Heart Education Awareness Resource and Training through eLearning (HEARTe)


The intervention

Let’s look at how Joan’s drug-eluting stent is deployed.

A stent is a short, wire-mesh tube that acts like a scaffold to help keep your artery open. There are two main types of stent:

  • bare metal (uncoated) stent: the biggest drawback of using bare metal stents is that, in around 30% of cases, the arteries begin to narrow again. This is because the immune system sees the stent as a foreign body and attacks it, causing swelling and excessive tissue growth around the stent.
  • drug-eluting stent, which is coated with medication that reduces the risk of the artery becoming blocked again and reduces the problems above, These are coated with medication that reduces the body’s abnormal response and tissue growth.
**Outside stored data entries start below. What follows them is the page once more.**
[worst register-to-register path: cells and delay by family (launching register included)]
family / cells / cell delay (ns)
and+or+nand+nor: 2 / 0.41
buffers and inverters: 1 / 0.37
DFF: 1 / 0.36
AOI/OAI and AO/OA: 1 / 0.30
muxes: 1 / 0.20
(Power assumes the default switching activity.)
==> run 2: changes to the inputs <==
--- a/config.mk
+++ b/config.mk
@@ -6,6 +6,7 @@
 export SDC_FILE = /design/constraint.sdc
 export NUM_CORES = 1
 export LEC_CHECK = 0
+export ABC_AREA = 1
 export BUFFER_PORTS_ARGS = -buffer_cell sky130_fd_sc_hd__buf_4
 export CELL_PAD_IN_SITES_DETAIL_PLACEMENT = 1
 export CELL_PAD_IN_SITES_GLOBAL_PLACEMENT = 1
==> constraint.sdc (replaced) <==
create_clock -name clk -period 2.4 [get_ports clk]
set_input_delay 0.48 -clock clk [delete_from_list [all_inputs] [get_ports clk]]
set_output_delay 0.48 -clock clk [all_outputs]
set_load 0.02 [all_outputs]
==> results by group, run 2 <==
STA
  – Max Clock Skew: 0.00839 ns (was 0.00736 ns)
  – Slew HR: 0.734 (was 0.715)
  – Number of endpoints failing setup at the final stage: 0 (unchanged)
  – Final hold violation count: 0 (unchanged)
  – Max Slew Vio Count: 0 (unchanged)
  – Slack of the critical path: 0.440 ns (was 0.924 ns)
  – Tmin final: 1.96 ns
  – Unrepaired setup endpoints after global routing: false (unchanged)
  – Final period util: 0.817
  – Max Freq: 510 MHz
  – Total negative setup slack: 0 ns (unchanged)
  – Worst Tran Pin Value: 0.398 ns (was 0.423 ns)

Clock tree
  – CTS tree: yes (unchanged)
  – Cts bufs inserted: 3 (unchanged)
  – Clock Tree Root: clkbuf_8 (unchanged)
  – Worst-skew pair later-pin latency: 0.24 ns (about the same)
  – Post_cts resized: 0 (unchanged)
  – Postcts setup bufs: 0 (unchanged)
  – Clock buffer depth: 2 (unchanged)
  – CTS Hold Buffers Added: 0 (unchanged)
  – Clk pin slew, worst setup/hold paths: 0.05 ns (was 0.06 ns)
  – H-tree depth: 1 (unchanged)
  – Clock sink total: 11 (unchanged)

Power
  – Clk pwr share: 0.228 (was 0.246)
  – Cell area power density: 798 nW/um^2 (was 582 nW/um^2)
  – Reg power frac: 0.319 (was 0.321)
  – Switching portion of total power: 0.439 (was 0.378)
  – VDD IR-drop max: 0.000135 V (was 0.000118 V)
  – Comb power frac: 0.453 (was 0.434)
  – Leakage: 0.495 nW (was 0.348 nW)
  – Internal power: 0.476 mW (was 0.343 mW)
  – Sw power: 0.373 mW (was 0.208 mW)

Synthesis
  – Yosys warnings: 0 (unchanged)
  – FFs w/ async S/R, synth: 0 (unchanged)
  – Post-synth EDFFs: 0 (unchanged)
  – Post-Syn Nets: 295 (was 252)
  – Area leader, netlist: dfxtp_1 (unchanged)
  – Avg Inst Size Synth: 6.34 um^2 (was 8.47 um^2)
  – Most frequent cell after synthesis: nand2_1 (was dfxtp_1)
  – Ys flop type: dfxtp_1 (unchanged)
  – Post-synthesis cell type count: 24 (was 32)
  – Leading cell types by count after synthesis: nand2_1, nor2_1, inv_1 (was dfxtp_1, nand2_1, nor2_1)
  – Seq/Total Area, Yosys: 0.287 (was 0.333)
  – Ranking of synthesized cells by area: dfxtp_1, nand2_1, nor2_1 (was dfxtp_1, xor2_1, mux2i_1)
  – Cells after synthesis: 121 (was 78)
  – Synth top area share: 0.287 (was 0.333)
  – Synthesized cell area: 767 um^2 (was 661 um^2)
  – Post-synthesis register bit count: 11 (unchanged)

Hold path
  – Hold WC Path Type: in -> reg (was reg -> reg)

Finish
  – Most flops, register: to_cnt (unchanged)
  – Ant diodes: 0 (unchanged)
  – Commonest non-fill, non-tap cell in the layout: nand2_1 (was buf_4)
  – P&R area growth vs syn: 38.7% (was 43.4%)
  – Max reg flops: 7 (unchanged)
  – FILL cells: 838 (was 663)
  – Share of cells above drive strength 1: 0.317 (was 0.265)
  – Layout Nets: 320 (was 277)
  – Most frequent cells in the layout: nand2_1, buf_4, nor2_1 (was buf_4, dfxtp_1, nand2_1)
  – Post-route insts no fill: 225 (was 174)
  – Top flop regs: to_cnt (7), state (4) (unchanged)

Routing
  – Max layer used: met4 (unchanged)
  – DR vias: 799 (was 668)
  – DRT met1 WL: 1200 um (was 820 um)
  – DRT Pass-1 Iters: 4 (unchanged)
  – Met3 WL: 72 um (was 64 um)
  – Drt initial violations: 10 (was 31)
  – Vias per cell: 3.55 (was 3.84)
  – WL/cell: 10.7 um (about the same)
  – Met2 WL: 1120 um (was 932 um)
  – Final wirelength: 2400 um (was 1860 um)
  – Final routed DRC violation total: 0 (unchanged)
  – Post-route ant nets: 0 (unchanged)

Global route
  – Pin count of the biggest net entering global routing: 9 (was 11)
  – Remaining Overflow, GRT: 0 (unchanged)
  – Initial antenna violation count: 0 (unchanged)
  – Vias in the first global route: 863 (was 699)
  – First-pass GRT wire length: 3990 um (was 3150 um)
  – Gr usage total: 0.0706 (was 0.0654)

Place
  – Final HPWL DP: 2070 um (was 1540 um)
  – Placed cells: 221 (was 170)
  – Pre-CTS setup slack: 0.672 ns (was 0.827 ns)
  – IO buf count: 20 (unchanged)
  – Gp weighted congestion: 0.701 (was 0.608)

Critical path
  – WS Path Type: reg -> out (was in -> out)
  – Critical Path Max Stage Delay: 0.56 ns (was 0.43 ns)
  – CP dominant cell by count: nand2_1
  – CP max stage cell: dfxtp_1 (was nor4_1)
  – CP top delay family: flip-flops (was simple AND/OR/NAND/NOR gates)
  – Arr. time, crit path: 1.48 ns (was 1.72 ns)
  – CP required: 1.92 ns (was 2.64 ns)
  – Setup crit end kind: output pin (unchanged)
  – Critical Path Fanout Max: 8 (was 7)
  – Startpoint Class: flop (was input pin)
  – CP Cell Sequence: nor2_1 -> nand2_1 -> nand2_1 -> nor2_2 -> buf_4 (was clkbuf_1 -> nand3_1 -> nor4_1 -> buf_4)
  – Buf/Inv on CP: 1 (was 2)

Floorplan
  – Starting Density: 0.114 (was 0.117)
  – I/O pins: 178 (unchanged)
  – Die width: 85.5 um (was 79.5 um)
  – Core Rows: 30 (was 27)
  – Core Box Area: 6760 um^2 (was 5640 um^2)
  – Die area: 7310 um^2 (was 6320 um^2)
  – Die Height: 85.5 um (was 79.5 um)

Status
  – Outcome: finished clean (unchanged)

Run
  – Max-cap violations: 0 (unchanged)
Once the stent is in place, the medication is released over time into the area that is most likely to become blocked again.

Reference: NHS Inform – Health information you can trust

The use of drug-eluting stents has reduced the rate of arteries re-narrowing from around 30% to below 10%. However, as drug-eluting stents are still a relatively new technology, it is uncertain how effective or safe they are in the long term.

Before the procedure the cardiologist will consider the benefits and risks of each type of stent for that particular patient.

If the cardiologist is going to consider a stent, they will also require to consider certain anti-platelet drugs to help reduce the risk of blood clots forming around the stent.